▶ [Task] Please output the lines shown below exactly as they appear.

/---

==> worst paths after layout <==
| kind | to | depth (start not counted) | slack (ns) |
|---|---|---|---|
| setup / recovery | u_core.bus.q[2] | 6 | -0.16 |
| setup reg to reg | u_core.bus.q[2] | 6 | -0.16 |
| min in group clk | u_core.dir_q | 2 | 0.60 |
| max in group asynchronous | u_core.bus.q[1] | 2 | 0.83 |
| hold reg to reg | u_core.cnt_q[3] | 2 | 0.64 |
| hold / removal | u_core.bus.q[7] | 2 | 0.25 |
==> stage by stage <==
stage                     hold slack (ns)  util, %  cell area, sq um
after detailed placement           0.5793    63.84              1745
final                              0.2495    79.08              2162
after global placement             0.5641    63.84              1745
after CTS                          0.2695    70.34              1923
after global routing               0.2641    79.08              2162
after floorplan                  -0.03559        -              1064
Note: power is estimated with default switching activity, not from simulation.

\---

▶ [Result of the exercise]
==> worst paths after layout <==
| kind | to | depth (start not counted) | slack (ns) |
|---|---|---|---|
| setup / recovery | u_core.bus.q[2] | 6 | -0.16 |
| setup reg to reg | u_core.bus.q[2] | 6 | -0.16 |
| min in group clk | u_core.dir_q | 2 | 0.60 |
| max in group asynchronous | u_core.bus.q[1] | 2 | 0.83 |
| hold reg to reg | u_core.cnt_q[3] | 2 | 0.64 |
| hold / removal | u_core.bus.q[7] | 2 | 0.25 |
==> stage by stage <==
stage                     hold slack (ns)  util, %  cell area, sq um
after detailed placement           0.5793    63.84              1745
final                              0.2495    79.08              2162
after global placement             0.5641    63.84              1745
after CTS                          0.2695    70.34              1923
after global routing               0.2641    79.08              2162
after floorplan                  -0.03559        -              1064
Note: power is estimated with default switching activity, not from simulation.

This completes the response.